1969 aviation accident

Air France Flight 212 was a scheduled passenger flight from Santiago International Airport, was flying to Paris, France via Lima, Peru; Guayaquil, Ecuador; Bogota, Colombia; Caracas, Venezuela; Pointe-à-Pitre, Guadeloupe; and Lisbon, Portugal operated by a Boeing 707, registration F-BHSZ, that crashed on 3 December 1969. All 62 people on board were killed.

== Circumstances ==
On 3 December 1969, Flight 212, which originated from Santiago International Airport, was flying to Paris, France via Lima, Peru; Guayaquil, Ecuador; Bogota, Colombia; Caracas, Venezuela; Pointe-à-Pitre, Guadeloupe; and Lisbon, Portugal. The aircraft took off on the Caracas – Pointe-à-Pitre leg from Caracas airport's runway 08R at 19:02 local time (23:02 UTC). One minute after takeoff from Caracas, at approximately 3,000 feet, the aircraft plunged into the sea and sank in 160 feet of water.

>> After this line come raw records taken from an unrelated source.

**config.mk**
```make
export PLATFORM = sky130hd
export DESIGN_NAME = mem_fence_unit
export DESIGN_NICKNAME = d
export VERILOG_FILES = /design/src/rtl/mem_fence_unit.sv
export SDC_FILE = /design/constraint.sdc
export NUM_CORES = 1
export LEC_CHECK = 0
export BUFFER_PORTS_ARGS = -buffer_cell sky130_fd_sc_hd__buf_2
export CORE_AREA = 2 2 39 41
export DETAILED_ROUTE_END_ITERATION = 7
export DIE_AREA = 0 0 41 43
export HOLD_SLACK_MARGIN = 0.02
export PLACE_DENSITY = 0.66
export SYNTH_ARGS = -nofsm -noshare
export SYNTH_HDL_FRONTEND = slang
export SYNTH_SLANG_ARGS = --single-unit
```
**constraint.sdc**
```tcl
create_clock -name clk -period 1.95 [get_ports clk]
set_input_delay 0.195 -clock clk [delete_from_list [all_inputs] [get_ports clk]]
set_output_delay 0.195 -clock clk [all_outputs]
set_load 0.02 [all_outputs]
```
**src/rtl/mem_fence_unit.sv**
```systemverilog
module mem_fence_unit #(
  parameter int CNT_W = 4
) (
  input  logic       clk,
  input  logic       rst_n,
  input  logic       rc_mode,
  input  logic       op_valid,
  input  logic [1:0] op_kind,
  output logic       op_ready,
  output logic       stall,
  input  logic       data_done,
  input  logic       sync_done,
  output logic       cmp_err
);
  localparam logic [CNT_W-1:0] CNT_MAX = {CNT_W{1'b1}};
  localparam logic [1:0] K_DATA = 2'b00;
  localparam logic [1:0] K_ACQ  = 2'b01;
  localparam logic [1:0] K_REL  = 2'b10;

  logic [CNT_W-1:0] cnt;
  logic             sync_busy;
  logic [1:0]       sync_kind;

  wire is_data = (op_kind == K_DATA);
  wire empty   = (cnt == '0);
  wire full    = (cnt == CNT_MAX);
  wire data_ok = !full && (!sync_busy || (rc_mode && sync_kind == K_REL));
  wire sync_ok = !sync_busy && (empty || (rc_mode && op_kind == K_ACQ));
  wire fire    = op_valid && op_ready;
  wire inc     = fire && is_data;
  wire dec     = data_done && !empty;

  assign op_ready = is_data ? data_ok : sync_ok;
  assign stall    = op_valid && !op_ready;

  always_ff @(posedge clk) begin
    if (!rst_n) begin
      cnt       <= '0;
      sync_busy <= 1'b0;
      sync_kind <= K_DATA;
      cmp_err   <= 1'b0;
    end else begin
      cnt     <= cnt + CNT_W'(inc) - CNT_W'(dec);
      cmp_err <= data_done && empty;
      if (fire && !is_data) begin
        sync_busy <= 1'b1;
        sync_kind <= op_kind;
      end else if (sync_done) begin
        sync_busy <= 1'b0;
      end
    end
  end

  assert_count_up_R1: assert property (@(posedge clk) disable iff (!rst_n)
    (op_valid && op_ready && is_data && !data_done) |=> (cnt == $past(cnt) + 1'b1));

  assert_no_overflow_R2: assert property (@(posedge clk) disable iff (!rst_n)
    (cnt == CNT_MAX && !data_done) |=> (cnt == CNT_MAX));

  assert_no_underflow_R3: assert property (@(posedge clk) disable iff (!rst_n)
    (data_done && cnt == '0 && !(op_valid && op_ready && is_data)) |=> (cnt == '0 && cmp_err));

  assert_weak_drain_R4: assert property (@(posedge clk) disable iff (!rst_n)
    (op_valid && op_ready && !is_data && !rc_mode) |-> (cnt == '0));

  assert_sync_order_R6: assert property (@(posedge clk) disable iff (!rst_n)
    (op_valid && op_ready && !is_data) |-> !sync_busy);

  assert_acq_blocks_R9: assert property (@(posedge clk) disable iff (!rst_n)
    (rc_mode && sync_busy && sync_kind == K_ACQ) |-> !(op_valid && op_ready));

  assert_stall_hs_R12: assert property (@(posedge clk) disable iff (!rst_n)
    stall |-> (op_valid && !(op_valid && op_ready)));
endmodule

```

The causes of the disaster remain unknown because the French Bureau of Investigations et Accidents (BEA) did not publish an investigation report. Documents relating to the BEA investigation are classified in the French national archives as 19880360/49 and 19880360/50, and will not be released until 2029, sixty years after the accident. However, in July 2017, several pilot unions (ALTER, SNGAF, SNOMAC, SNPL Air France ALPA, SNPNC, SPAF, UNAC, PNC UNSA) requested the files be declassified early.

Various conspiracy theories about the crash have arisen: maneuvers to avoid colliding with a nearby Avro 748 followed by a loss of control, bombing, spatial disorientation, in-flight-fire, engine failure, and/or fuel contamination. Documents classified "defense secret" from the BEA and the Paris Police Prefecture would investigate the probability of a bomb-related explosion on board the aircraft.

== Victims ==
All 62 people on board were killed, including:
- 11 crew members (4 flight crew + 7 flight attendants);
- 51 passengers, including 10 crew members deadheading (4 flight crew + 6 flight attendants).